Submitted to: Clays and Clay Minerals
Publication Type: Peer Reviewed Journal
Publication Acceptance Date: 2/13/1996
Publication Date: N/A
Citation: N/A Interpretive Summary: Arsenic (As) is a toxic trace element which can occur in saline agricultural drainage waters and ground waters of semi-arid regions of the southwestern United States. The mobility of As in the environment depends on such factors as soil texture and mineralogy, as well as physicochemical parameters including redox potential, pH, and the presence of competing anions. The objectives of this study were to (i) determine the effects of two solution properties (pH and competing ions) on arsenate (As(V)) adsorption on three phyllosilicate soil minerals (kaolinite, montmorillonite, and illite), and (ii) use a mechanistic surface complexation model (the constant capacitance model) to compare As(V) adsorption data from laboratory experiments with model predictions based on our current understanding of mineral surface chemistry. Arsenate adsorption was strongly dependent on pH, being highest on all three minerals in the pH range 5-7 with sharp decreases in adsorption at either lower or higher pH. Phosphate (P) competed strongly with As(V) for binding sites on the minerals whereas molybdate (Mo) affected As(V) adsorption only at low pH (<5). Competition was highest between As(V) and P due to the similarities in chemical properties between the two ions (e.g., ionic size, valence, and acidity) Arsenate and Mo, though both tetrahedral, are chemically quite different which resulted in less competition between these ions.

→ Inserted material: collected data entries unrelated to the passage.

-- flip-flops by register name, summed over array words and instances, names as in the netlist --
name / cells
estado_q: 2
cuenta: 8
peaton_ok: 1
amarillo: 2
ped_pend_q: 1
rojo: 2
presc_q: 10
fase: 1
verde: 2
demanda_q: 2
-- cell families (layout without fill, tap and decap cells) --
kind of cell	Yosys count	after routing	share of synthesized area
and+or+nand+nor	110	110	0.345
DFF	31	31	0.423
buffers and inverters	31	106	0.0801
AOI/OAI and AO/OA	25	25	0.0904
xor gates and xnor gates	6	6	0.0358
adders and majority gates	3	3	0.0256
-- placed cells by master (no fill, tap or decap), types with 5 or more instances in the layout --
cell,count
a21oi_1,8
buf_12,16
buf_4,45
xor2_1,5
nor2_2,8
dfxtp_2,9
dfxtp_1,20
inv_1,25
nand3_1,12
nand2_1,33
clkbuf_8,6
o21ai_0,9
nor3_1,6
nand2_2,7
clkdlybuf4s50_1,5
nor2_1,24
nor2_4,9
## config.mk

```make
export PLATFORM = sky130hd
export DESIGN_NAME = nor_gate_df
export DESIGN_NICKNAME = d
export VERILOG_FILES = /design/src/rtl/nor_gate_pkg.sv /design/src/rtl/nor_gate_df_sat_counter.sv /design/src/rtl/nor_gate_df.sv
export SDC_FILE = /design/constraint.sdc
export NUM_CORES = 1
export LEC_CHECK = 0
export CAP_MARGIN = 20
export CORE_MARGIN = 3
export CORE_UTILIZATION = 49
export DETAILED_ROUTE_END_ITERATION = 7
export HOLD_SLACK_MARGIN = 0.15
export PLACE_DENSITY = 0.94
export SLEW_MARGIN = 0
export SYNTH_ARGS = -nofsm -noshare
export SYNTH_HDL_FRONTEND = slang
export SYNTH_SLANG_ARGS = --single-unit
```

## constraint.sdc

```tcl
create_clock -name clk -period 3.7 [get_ports clk]
set_input_delay 0.74 -clock clk [delete_from_list [all_inputs] [get_ports clk]]
set_output_delay 0.74 -clock clk [all_outputs]
set_load 0.1 [all_outputs]
```
**src/rtl/seq_mul_pkg.sv**
```systemverilog
// Shared types and sizing constants for the sequential shift-and-add multiplier.
package seq_mul_pkg;

  typedef enum logic [1:0] {IDLE, RUN, DONE} state_t;

  localparam int W_DEFAULT = 8;
  localparam int P_W       = 2 * W_DEFAULT;

endpackage

```
**src/rtl/seq_shift_add_mul_if.sv**
```systemverilog
// Operand/result valid-ready bundle for the sequential multiplier.
// master drives operands and consumes the product; slave is the multiplier.
import seq_mul_pkg::*;

interface seq_shift_add_mul_if #(parameter int W = W_DEFAULT);

  logic             in_valid;
  logic             in_ready;
  logic [W-1:0]     a;
  logic [W-1:0]     b;
  logic             out_valid;
  logic             out_ready;
  logic [2*W-1:0]   o;

  modport master (
    output in_valid, a, b, out_ready,
    input  in_ready, out_valid, o
  );

  modport slave (
    input  in_valid, a, b, out_ready,
    output in_ready, out_valid, o
  );

endinterface

```
**src/rtl/cla_adder16.sv**
```systemverilog
// Combinational 16-bit carry-lookahead adder: four 4-bit lookahead groups
// whose group generate/propagate feed a second lookahead level.
module cla_adder16 (
  input  logic [15:0] x,
  input  logic [15:0] y,
  input  logic        cin,
  output logic [15:0] sum
);

  logic [15:0] g;
  logic [15:0] p;
  logic [15:0] c;
  logic [3:0]  gg;
  logic [3:0]  pg;
  logic [3:0]  gc;

  assign g = x & y;
  assign p = x ^ y;

  // Group generate and propagate for each 4-bit slice
  always_comb begin
    gg = '0;
    pg = '0;
    for (int k = 0; k < 4; k++) begin
      int bs;
      bs = 4 * k;
      gg[k] = g[bs+3] | (p[bs+3] & g[bs+2]) | (p[bs+3] & p[bs+2] & g[bs+1]) |
              (p[bs+3] & p[bs+2] & p[bs+1] & g[bs]);
      pg[k] = &p[bs +: 4];
    end
  end

  // Second-level lookahead: carry into each group straight from cin
  always_comb begin
    gc    = '0;
    gc[0] = cin;
    gc[1] = gg[0] | (pg[0] & cin);
    gc[2] = gg[1] | (pg[1] & gg[0]) | (pg[1] & pg[0] & cin);
    gc[3] = gg[2] | (pg[2] & gg[1]) | (pg[2] & pg[1] & gg[0]) |
            (pg[2] & pg[1] & pg[0] & cin);
  end

  // In-group lookahead carries from each group's carry-in
  always_comb begin
    c = '0;
    for (int k = 0; k < 4; k++) begin
      int bs;
      bs = 4 * k;
      c[bs]   = gc[k];
      c[bs+1] = g[bs] | (p[bs] & gc[k]);
      c[bs+2] = g[bs+1] | (p[bs+1] & g[bs]) | (p[bs+1] & p[bs] & gc[k]);
      c[bs+3] = g[bs+2] | (p[bs+2] & g[bs+1]) | (p[bs+2] & p[bs+1] & g[bs]) |
                (p[bs+2] & p[bs+1] & p[bs] & gc[k]);
    end
  end

  assign sum = p ^ c;

endmodule

```
**src/rtl/seq_shift_add_mul.sv**
```systemverilog
// Sequential unsigned W x W -> 2W multiplier using shift-and-add through a
// 16-bit carry-lookahead adder, with valid/ready on operands and product.
// Optional macro SEQ_MUL_EARLY_TERM_EN: finish as soon as the remaining
// multiplier bits are all zero (and skip RUN entirely when b is zero).
module seq_shift_add_mul
  import seq_mul_pkg::*;
#(
  parameter int W = W_DEFAULT
) (
  input logic              clk,
  input logic              rst,
  seq_shift_add_mul_if.slave bus
);

  localparam int P  = 2 * W;
  localparam int CW = $clog2(W) + 1;

  state_t         state;
  state_t         next_state;
  logic [P-1:0]   acc;
  logic [P-1:0]   mcand;
  logic [P-1:0]   prod;
  logic [W-1:0]   mplier;
  logic [CW-1:0]  cnt;
  logic [15:0]    add_x;
  logic [15:0]    add_y;
  logic [15:0]    add_sum;
  logic [P-1:0]   acc_next;
  logic           last_iter;
  logic           zero_b;
  logic           in_ready;
  logic           out_valid;

  // The adder sees the running accumulator and the shifted multiplicand
  assign add_x = 16'(acc);
  assign add_y = 16'(mcand);

  cla_adder16 u_adder (
    .x   (add_x),
    .y   (add_y),
    .cin (1'b0),
    .sum (add_sum)
  );

  assign acc_next = mplier[0] ? P'(add_sum) : acc;

`ifdef SEQ_MUL_EARLY_TERM_EN
  assign last_iter = (cnt == CW'(W - 1)) || ((mplier >> 1) == '0);
  assign zero_b    = (bus.b == '0);
`else
  assign last_iter = (cnt == CW'(W - 1));
  assign zero_b    = 1'b0;
`endif

  assign bus.in_ready  = in_ready;
  assign bus.out_valid = out_valid;
  assign bus.o         = prod;

  // State register
  always_ff @(posedge clk) begin
    if (rst) begin
      state <= IDLE;
    end else begin
      state <= next_state;
    end
  end

  // Next-state and handshake outputs derived from the current state
  always_comb begin
    next_state = state;
    in_ready   = 1'b0;
    out_valid  = 1'b0;
    case (state)
      IDLE: begin
        in_ready = 1'b1;
        if (bus.in_valid) begin
          next_state = zero_b ? DONE : RUN;
        end
      end
      RUN: begin
        if (last_iter) begin
          next_state = DONE;
        end
      end
      DONE: begin
        out_valid = 1'b1;
        if (bus.out_ready) begin
          next_state = IDLE;
        end
      end
      default: next_state = IDLE;
    endcase
  end

  // Datapath: load operands on accept, shift/accumulate in RUN, latch product on the last step
  always_ff @(posedge clk) begin
    if (rst) begin
      acc    <= '0;
      mcand  <= '0;
      mplier <= '0;
      cnt    <= '0;
      prod   <= '0;
    end else begin
      case (state)
        IDLE: begin
          if (bus.in_valid) begin
            mcand  <= P'(bus.a);
            mplier <= bus.b;
            acc    <= '0;
            cnt    <= '0;
            if (zero_b) begin
              prod <= '0;
            end
          end
        end
        RUN: begin
          acc    <= acc_next;
          mcand  <= mcand << 1;
          mplier <= mplier >> 1;
          cnt    <= cnt + CW'(1);
          if (last_iter) begin
            prod <= acc_next;
          end
        end
        default: ;
      endcase
    end
  end

endmodule

```
**src/flat_wrapper.sv**
```systemverilog
// flat-port wrapper written by rule: the top's interface ports become plain ports
module seq_shift_add_mul_flat import seq_mul_pkg::*;
#(
  parameter int W = W_DEFAULT
)
  (clk, rst, bus_in_valid, bus_a, bus_b, bus_out_ready, bus_in_ready, bus_out_valid, bus_o);
  seq_shift_add_mul_if #(.W(W)) bus_i ();
  input logic clk;
  input logic rst;
  input wire logic [$bits(bus_i.in_valid)-1:0] bus_in_valid;
  input wire logic [$bits(bus_i.a)-1:0] bus_a;
  input wire logic [$bits(bus_i.b)-1:0] bus_b;
  input wire logic [$bits(bus_i.out_ready)-1:0] bus_out_ready;
  output wire logic [$bits(bus_i.in_ready)-1:0] bus_in_ready;
  output wire logic [$bits(bus_i.out_valid)-1:0] bus_out_valid;
  output wire logic [$bits(bus_i.o)-1:0] bus_o;
  assign bus_i.in_valid = bus_in_valid;
  assign bus_i.a = bus_a;
  assign bus_i.b = bus_b;
  assign bus_i.out_ready = bus_out_ready;
  assign bus_in_ready = bus_i.in_ready;
  assign bus_out_valid = bus_i.out_valid;
  assign bus_o = bus_i.o;
  seq_shift_add_mul #(.W(W)) u_core (.clk(clk), .rst(rst), .bus(bus_i));
endmodule
```
**config.mk**
```make
export PLATFORM = sky130hd
export DESIGN_NAME = seq_shift_add_mul_flat
export DESIGN_NICKNAME = d
export VERILOG_FILES = /design/src/rtl/seq_mul_pkg.sv /design/src/rtl/seq_shift_add_mul_if.sv /design/src/rtl/cla_adder16.sv /design/src/rtl/seq_shift_add_mul.sv /design/src/flat_wrapper.sv
export SDC_FILE = /design/constraint.sdc
export NUM_CORES = 1
export LEC_CHECK = 0
export BUFFER_PORTS_ARGS = -buffer_cell sky130_fd_sc_hd__buf_2
export CAP_MARGIN = 20
export CORE_MARGIN = 5
export CORE_UTILIZATION = 40
export CTS_BUF_LIST = sky130_fd_sc_hd__clkbuf_8
export DETAILED_ROUTE_END_ITERATION = 16
export GPL_TIMING_DRIVEN = 0
export PLACE_DENSITY = 0.68
export SYNTH_ARGS = -nofsm -noshare
export SYNTH_HDL_FRONTEND = slang
export SYNTH_HIERARCHICAL = 1
export SYNTH_SLANG_ARGS = --single-unit
```
**constraint.sdc**
```tcl
create_clock -name clk -period 4 [get_ports clk]
set_input_delay 0.8 -clock clk [delete_from_list [all_inputs] [get_ports clk]]
set_output_delay 0.8 -clock clk [all_outputs]
set_load 0.005 [all_outputs]
```
## src/rtl/csel_add_arbiter.sv

```systemverilog
// rtl/csel_add_arbiter.sv - two-requester round-robin front end for a shared 2-bit carry-select adder slice
// One WIDTH-bit add per transaction, sequenced over WIDTH/2 cycles with a registered ripple carry.
module csel_add_arbiter #(
   parameter int WIDTH = 64
) (
   input  logic             clk,
   input  logic             rst,
   input  logic             req0_valid,
   output logic             req0_ready,
   input  logic [WIDTH-1:0] req0_a,
   input  logic [WIDTH-1:0] req0_b,
   input  logic             req0_cin,
   input  logic             req1_valid,
   output logic             req1_ready,
   input  logic [WIDTH-1:0] req1_a,
   input  logic [WIDTH-1:0] req1_b,
   input  logic             req1_cin,
   output logic             rsp_valid,
   input  logic             rsp_ready,
   output logic [WIDTH-1:0] rsp_sum,
   output logic             rsp_cout,
   output logic             rsp_id
);

   localparam int NSLICE = WIDTH / 2;
   localparam int CW = (NSLICE > 1) ? $clog2(NSLICE) : 1;
   localparam logic [CW-1:0] LAST = CW'(NSLICE - 1);

   typedef enum logic [1:0] {IDLE, RUN, DONE} state_t;

   state_t           state_q, state_d;
   logic [WIDTH-1:0] a_q, a_d;
   logic [WIDTH-1:0] b_q, b_d;
   logic [WIDTH-1:0] sum_q, sum_d;
   logic             c_q, c_d;
   logic             cout_q, cout_d;
   logic             id_q, id_d;
   logic             last_q, last_d;
   logic [CW-1:0]    cnt_q, cnt_d;
   logic             rst_seen_q;

   logic             grant;
   logic             accept_en;
   logic [CW:0]      idx;
   logic [1:0]       sa, sb;
   logic             s0, c0, s1, sc;

   always_comb begin
      // Tie goes to the requester that did not win last time.
      grant      = (req0_valid && req1_valid) ? ~last_q : req1_valid;
      accept_en  = (state_q == IDLE) && !rst_seen_q;
      req0_ready = accept_en && req0_valid && !grant;
      req1_ready = accept_en && req1_valid && grant;

      idx = {cnt_q, 1'b0};
      sa  = a_q[idx +: 2];
      sb  = b_q[idx +: 2];
      s0  = sa[0] ^ sb[0] ^ c_q;
      c0  = (sa[0] & sb[0]) | ((sa[0] ^ sb[0]) & c_q);
      // Upper bit is precomputed for both carries; the low-bit carry picks one.
      s1  = c0 ? ~(sa[1] ^ sb[1]) : (sa[1] ^ sb[1]);
      sc  = c0 ? (sa[1] | sb[1])  : (sa[1] & sb[1]);

      state_d = state_q;
      a_d     = a_q;
      b_d     = b_q;
      sum_d   = sum_q;
      c_d     = c_q;
      cout_d  = cout_q;
      id_d    = id_q;
      last_d  = last_q;
      cnt_d   = cnt_q;

      case (state_q)
         IDLE: begin
            if (req0_ready || req1_ready) begin
               a_d     = grant ? req1_a   : req0_a;
               b_d     = grant ? req1_b   : req0_b;
               c_d     = grant ? req1_cin : req0_cin;
               id_d    = grant;
               last_d  = grant;
               cnt_d   = '0;
               state_d = RUN;
            end
         end
         RUN: begin
            sum_d[idx +: 2] = {s1, s0};
            c_d   = sc;
            cnt_d = cnt_q + 1'b1;
            if (cnt_q == LAST) begin
               cout_d  = sc;
               cnt_d   = '0;
               state_d = DONE;
            end
         end
         DONE: begin
            if (rsp_ready) begin
               state_d = IDLE;
            end
         end
         default: state_d = IDLE;
      endcase
   end

   always_ff @(posedge clk) begin
      if (rst) begin
         state_q    <= IDLE;
         a_q        <= '0;
         b_q        <= '0;
         sum_q      <= '0;
         c_q        <= 1'b0;
         cout_q     <= 1'b0;
         id_q       <= 1'b0;
         last_q     <= 1'b1;
         cnt_q      <= '0;
         rst_seen_q <= 1'b1;
      end else begin
         state_q    <= state_d;
         a_q        <= a_d;
         b_q        <= b_d;
         sum_q      <= sum_d;
         c_q        <= c_d;
         cout_q     <= cout_d;
         id_q       <= id_d;
         last_q     <= last_d;
         cnt_q      <= cnt_d;
         rst_seen_q <= 1'b0;
      end
   end

   assign rsp_valid = (state_q == DONE);
   assign rsp_sum   = sum_q;
   assign rsp_cout  = cout_q;
   assign rsp_id    = id_q;

endmodule

```
$ cat src/rtl/axi4lite_reg_slave.sv
// AXI4-Lite register file slave: NREG 32-bit registers with independent AW/W
// capture, one outstanding write, pipelined reads and a parallel register view.
module axi4lite_reg_slave
    import axi4lite_pkg::*;
#(
    parameter int unsigned ADDR_W  = 32,
    parameter int unsigned NREG    = 8,
    parameter logic [31:0] RST_VAL = 32'h0
) (
    input  logic                 clk,
    input  logic                 rst,
    input  logic [ADDR_W-1:0]    awaddr,
    input  logic [2:0]           awprot,
    input  logic                 awvalid,
    output logic                 awready,
    input  logic [31:0]          wdata,
    input  logic [3:0]           wstrb,
    input  logic                 wvalid,
    output logic                 wready,
    output logic [1:0]           bresp,
    output logic                 bvalid,
    input  logic                 bready,
    input  logic [ADDR_W-1:0]    araddr,
    input  logic [2:0]           arprot,
    input  logic                 arvalid,
    output logic                 arready,
    output logic [31:0]          rdata,
    output logic [1:0]           rresp,
    output logic                 rvalid,
    input  logic                 rready,
    output logic [NREG*32-1:0]   regs_o
);

    localparam logic [ADDR_W-3:0] NREG_LIM = (ADDR_W-2)'(NREG);

    logic [31:0]       regs_q [NREG];
    logic              aw_full, w_full;
    logic [ADDR_W-1:0] aw_addr_q;
    logic [35:0]       w_q;
    logic              commit, ar_hs;
    logic [ADDR_W-3:0] aw_idx, ar_idx;
    logic              aw_in_range, ar_in_range;
    logic [31:0]       rd_word;

    assign awready = ~aw_full;
    assign wready  = ~w_full;
    assign arready = ~rvalid | rready;
    assign commit  = aw_full & w_full & (~bvalid | bready);
    assign ar_hs   = arvalid & arready;

    assign aw_idx      = aw_addr_q[ADDR_W-1:2];
    assign ar_idx      = araddr[ADDR_W-1:2];
    assign aw_in_range = aw_idx < NREG_LIM;
    assign ar_in_range = ar_idx < NREG_LIM;

    axi_hold_slot #(.W(ADDR_W)) u_aw_slot (
        .clk   (clk),
        .rst   (rst),
        .load  (awvalid & ~aw_full),
        .clear (commit),
        .din   (awaddr),
        .full  (aw_full),
        .dout  (aw_addr_q)
    );

    axi_hold_slot #(.W(36)) u_w_slot (
        .clk   (clk),
        .rst   (rst),
        .load  (wvalid & ~w_full),
        .clear (commit),
        .din   ({wstrb, wdata}),
        .full  (w_full),
        .dout  (w_q)
    );

    always_ff @(posedge clk or posedge rst) begin
        if (rst) begin
            for (int i = 0; i < NREG; i++) regs_q[i] <= RST_VAL;
        end else if (commit && aw_in_range) begin
            for (int i = 0; i < NREG; i++) begin
                if (aw_idx == (ADDR_W-2)'(i)) begin
                    regs_q[i] <= strb_merge(regs_q[i], w_q[31:0], w_q[35:32]);
                end
            end
        end
    end

    // A commit in the same cycle as a B handshake keeps bvalid high for the new response.
    always_ff @(posedge clk or posedge rst) begin
        if (rst) begin
            bvalid <= 1'b0;
            bresp  <= RESP_OKAY;
        end else if (commit) begin
            bvalid <= 1'b1;
            bresp  <= aw_in_range ? RESP_OKAY : RESP_SLVERR;
        end else if (bready) begin
            bvalid <= 1'b0;
        end
    end

    always_comb begin
        rd_word = '0;
        for (int i = 0; i < NREG; i++) begin
            if (ar_idx == (ADDR_W-2)'(i)) rd_word = regs_q[i];
        end
    end

    always_ff @(posedge clk or posedge rst) begin
        if (rst) begin
            rvalid <= 1'b0;
            rdata  <= '0;
            rresp  <= RESP_OKAY;
        end else if (ar_hs) begin
            rvalid <= 1'b1;
            rdata  <= ar_in_range ? rd_word : 32'h0;
            rresp  <= ar_in_range ? RESP_OKAY : RESP_SLVERR;
        end else if (rready) begin
            rvalid <= 1'b0;
        end
    end

    for (genvar g = 0; g < NREG; g++) begin : g_regs_o
        assign regs_o[32*g +: 32] = regs_q[g];
    end

    logic unused_bits;
    assign unused_bits = ^{awprot, arprot, aw_addr_q[1:0], araddr[1:0]};

endmodule

$ cat config.mk
export PLATFORM = sky130hd
export DESIGN_NAME = axi4lite_reg_slave
export DESIGN_NICKNAME = d
export VERILOG_FILES = /design/src/rtl/axi4lite_pkg.sv /design/src/rtl/axi_hold_slot.sv /design/src/rtl/axi4lite_reg_slave.sv
export SDC_FILE = /design/constraint.sdc
export NUM_CORES = 1
export LEC_CHECK = 0
export CORE_MARGIN = 4
export CORE_UTILIZATION = 65
export CTS_CLUSTER_DIAMETER = 40
export DETAILED_ROUTE_END_ITERATION = 10
export DONT_BUFFER_PORTS = 1
export GPL_ROUTABILITY_DRIVEN = 0
export GPL_TIMING_DRIVEN = 0
export PLACE_DENSITY = 0.81
export SYNTH_ARGS = -nofsm -noshare
export SYNTH_HDL_FRONTEND = slang
export SYNTH_SLANG_ARGS = --single-unit
$ cat constraint.sdc
create_clock -name clk -period 30.4 [get_ports clk]
set_input_delay 6.08 -clock clk [delete_from_list [all_inputs] [get_ports clk]]
set_output_delay 6.08 -clock clk [all_outputs]
set_load 0.1 [all_outputs]
==> src/rtl/stack_mem.sv <==
// Stack storage: one synchronous write port, one asynchronous read port.
// Contents are never reset; the stack pointer alone decides validity.
module stack_mem
   import stack_pkg::*;
#(
   parameter int WIDTH = WIDTH_DEF,
   parameter int DEPTH = DEPTH_DEF,
   parameter int AW    = $clog2(DEPTH)
) (
   input  logic             clk,
   input  logic             we,
   input  logic [AW-1:0]    waddr,
   input  logic [WIDTH-1:0] wdata,
   input  logic [AW-1:0]    raddr,
   output logic [WIDTH-1:0] rdata
);
   logic [WIDTH-1:0] mem_r [DEPTH];

   // Write port
   always_ff @(posedge clk) begin
      if (we) begin
         mem_r[waddr] <= wdata;
      end
   end

   assign rdata = mem_r[raddr];
endmodule

==> src/rtl/hw_stack.sv <==
// LIFO stack: push/pop/tos control, stack pointer, registered read data
// and sticky error flags (overflow, underflow, illegal command combination).
module hw_stack
   import stack_pkg::*;
#(
   parameter int WIDTH = WIDTH_DEF,
   parameter int DEPTH = DEPTH_DEF
) (
   input  logic      clk,
   input  logic      rst,
   hw_stack_if.slave bus
);
   localparam int PW = ptr_w(DEPTH);
   localparam int AW = $clog2(DEPTH);
   localparam logic [PW-1:0] SP_ZERO = {PW{1'b0}};
   localparam logic [PW-1:0] SP_ONE  = {{(PW-1){1'b0}}, 1'b1};
   localparam logic [PW-1:0] SP_FULL = PW'(DEPTH);

   logic [PW-1:0]    sp_r, sp_nxt_s;
   logic [WIDTH-1:0] d_out_r, d_out_nxt_s, rd_data_s;
   logic             ovf_r, udf_r, cmd_err_r;
   logic             ovf_set_s, udf_set_s, err_set_s;
   logic             wr_en_s, mem_we_s;
   logic             empty_s, full_s;
   logic [AW-1:0]    wr_addr_s, rd_addr_s;
   cmd_e             cmd_s;

   assign cmd_s     = decode_cmd(bus.push, bus.pop, bus.tos);
   assign empty_s   = (sp_r == SP_ZERO);
   assign full_s    = (sp_r == SP_FULL);
   assign wr_addr_s = sp_r[AW-1:0];
   assign rd_addr_s = AW'(sp_r - SP_ONE);
   assign mem_we_s  = wr_en_s & ~rst;

   stack_mem #(
      .WIDTH (WIDTH),
      .DEPTH (DEPTH),
      .AW    (AW)
   ) u_mem (
      .clk   (clk),
      .we    (mem_we_s),
      .waddr (wr_addr_s),
      .wdata (bus.d_in),
      .raddr (rd_addr_s),
      .rdata (rd_data_s)
   );

   // Next-state decode: guards keep sp inside 0..DEPTH, errors leave state untouched
   always_comb begin
      sp_nxt_s    = sp_r;
      d_out_nxt_s = d_out_r;
      wr_en_s     = 1'b0;
      ovf_set_s   = 1'b0;
      udf_set_s   = 1'b0;
      err_set_s   = 1'b0;
      case (cmd_s)
         CMD_NONE: begin
            sp_nxt_s = sp_r;
         end
         CMD_PUSH: begin
            if (full_s) begin
               ovf_set_s = 1'b1;
            end else begin
               wr_en_s  = 1'b1;
               sp_nxt_s = sp_r + SP_ONE;
            end
         end
         CMD_POP: begin
            if (empty_s) begin
               udf_set_s = 1'b1;
            end else begin
               d_out_nxt_s = rd_data_s;
               sp_nxt_s    = sp_r - SP_ONE;
            end
         end
         CMD_TOS: begin
            if (empty_s) begin
               udf_set_s = 1'b1;
            end else begin
               d_out_nxt_s = rd_data_s;
            end
         end
         CMD_MULTI: begin
            err_set_s = 1'b1;
         end
         default: begin
            err_set_s = 1'b1;
         end
      endcase
   end

   // Pointer, read data and sticky flags; reset overrides any command
   always_ff @(posedge clk) begin
      if (rst) begin
         sp_r      <= SP_ZERO;
         d_out_r   <= {WIDTH{1'b0}};
         ovf_r     <= 1'b0;
         udf_r     <= 1'b0;
         cmd_err_r <= 1'b0;
      end else begin
         sp_r      <= sp_nxt_s;
         d_out_r   <= d_out_nxt_s;
         ovf_r     <= ovf_r | ovf_set_s;
         udf_r     <= udf_r | udf_set_s;
         cmd_err_r <= cmd_err_r | err_set_s;
      end
   end

   assign bus.d_out   = d_out_r;
   assign bus.count   = sp_r;
   assign bus.empty   = empty_s;
   assign bus.full    = full_s;
   assign bus.ovf     = ovf_r;
   assign bus.udf     = udf_r;
   assign bus.cmd_err = cmd_err_r;
endmodule

==> src/flat_wrapper.sv <==
// flat-port wrapper written by rule: the top's interface ports become plain ports
module hw_stack_flat import stack_pkg::*;
#(
   parameter int WIDTH = WIDTH_DEF,
   parameter int DEPTH = DEPTH_DEF
)
  (clk, rst, bus_push, bus_pop, bus_tos, bus_d_in, bus_d_out, bus_count, bus_empty, bus_full, bus_ovf, bus_udf, bus_cmd_err);
  hw_stack_if #(.WIDTH(WIDTH), .DEPTH(DEPTH)) bus_i ();
  input  logic clk;
  input  logic rst;
  input wire logic [$bits(bus_i.push)-1:0] bus_push;
  input wire logic [$bits(bus_i.pop)-1:0] bus_pop;
  input wire logic [$bits(bus_i.tos)-1:0] bus_tos;
  input wire logic [$bits(bus_i.d_in)-1:0] bus_d_in;
  output wire logic [$bits(bus_i.d_out)-1:0] bus_d_out;
  output wire logic [$bits(bus_i.count)-1:0] bus_count;
  output wire logic [$bits(bus_i.empty)-1:0] bus_empty;
  output wire logic [$bits(bus_i.full)-1:0] bus_full;
  output wire logic [$bits(bus_i.ovf)-1:0] bus_ovf;
  output wire logic [$bits(bus_i.udf)-1:0] bus_udf;
  output wire logic [$bits(bus_i.cmd_err)-1:0] bus_cmd_err;
  assign bus_i.push = bus_push;
  assign bus_i.pop = bus_pop;
  assign bus_i.tos = bus_tos;
  assign bus_i.d_in = bus_d_in;
  assign bus_d_out = bus_i.d_out;
  assign bus_count = bus_i.count;
  assign bus_empty = bus_i.empty;
  assign bus_full = bus_i.full;
  assign bus_ovf = bus_i.ovf;
  assign bus_udf = bus_i.udf;
  assign bus_cmd_err = bus_i.cmd_err;
  hw_stack #(.WIDTH(WIDTH), .DEPTH(DEPTH)) u_core (.clk(clk), .rst(rst), .bus(bus_i));
endmodule
==> config.mk <==
export PLATFORM = sky130hd
export DESIGN_NAME = hw_stack_flat
export DESIGN_NICKNAME = d
export VERILOG_FILES = /design/src/rtl/stack_pkg.sv /design/src/rtl/hw_stack_if.sv /design/src/rtl/stack_mem.sv /design/src/rtl/hw_stack.sv /design/src/flat_wrapper.sv
export SDC_FILE = /design/constraint.sdc
export NUM_CORES = 1
export LEC_CHECK = 0
export BUFFER_PORTS_ARGS = -buffer_cell sky130_fd_sc_hd__buf_2
export CORE_ASPECT_RATIO = 0.5
export CORE_MARGIN = 2
export CORE_UTILIZATION = 35
export CTS_BUF_LIST = sky130_fd_sc_hd__clkbuf_4 sky130_fd_sc_hd__clkbuf_8
export CTS_CLUSTER_SIZE = 30
export DETAILED_ROUTE_END_ITERATION = 8
export HOLD_SLACK_MARGIN = 0.1
export PLACE_DENSITY = 0.61
export SETUP_SLACK_MARGIN = 0.15
export SLEW_MARGIN = 20
export SYNTH_ARGS = -nofsm -noshare
export SYNTH_HDL_FRONTEND = slang
export SYNTH_SLANG_ARGS = --single-unit
==> constraint.sdc <==
create_clock -name clk -period 3.32 [get_ports clk]
set_input_delay 0 -clock clk [delete_from_list [all_inputs] [get_ports clk]]
set_output_delay 0 -clock clk [all_outputs]
set_load 0.03 [all_outputs]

Technical Abstract: The adsorption of arsenate (As(V)) on the clay minerals kaolinite, montmorillonite, and illite was investigated at varying pH and in the presence of competing anions. Arsenate adsorption envelopes (adsorption vs. solution pH) were determined at constant As(V) concentration (6.7 10-7 M), clay suspension density (2.5 g L-1), and ionic strength (0.1 M NaCl). The effects of two concentrations of phosphate (P) or molybdate (Mo) (6.7 10-7 and 6.7 10-6 M) on the As(V) adsorption envelopes were interpreted as either evidence for competitive adsorption (in the case of As(V)+P) or possibly site-specific adsorption (As(V)+Mo). Arsenate adsorption increased as pH decreased to a point where adsorption maxima were reached at approximately pH 5.0, 6.0, and 6.5 for kaolinite, montmorillonite, and illite, respectively. The relative As(V) adsorption capacity at the adsorption maxima was kaolinite > illite > montmorillonite and ranged from 0.15 to 0.22 mmol As(V) kg-1. When both As(V) and P were present at equimolar concentrations (6.7 10-7 M), As(V) adsorption decreased slightly, whereas As(V) adsorption substantially decreased in binary As(V)/P systems when P was present at Concentrations greater than As(V). The constant capacitance surface complexation model was applied to As(V) adsorption data and used to predict As(V) adsorption at varying P concentrations. The model successfully described As(V) adsorption on the three clay minerals at varying pH and in the presence of co-adsorbing oxyanions, indicating that surface complexation modeling may be useful in predicting As(V) adsorption in soils.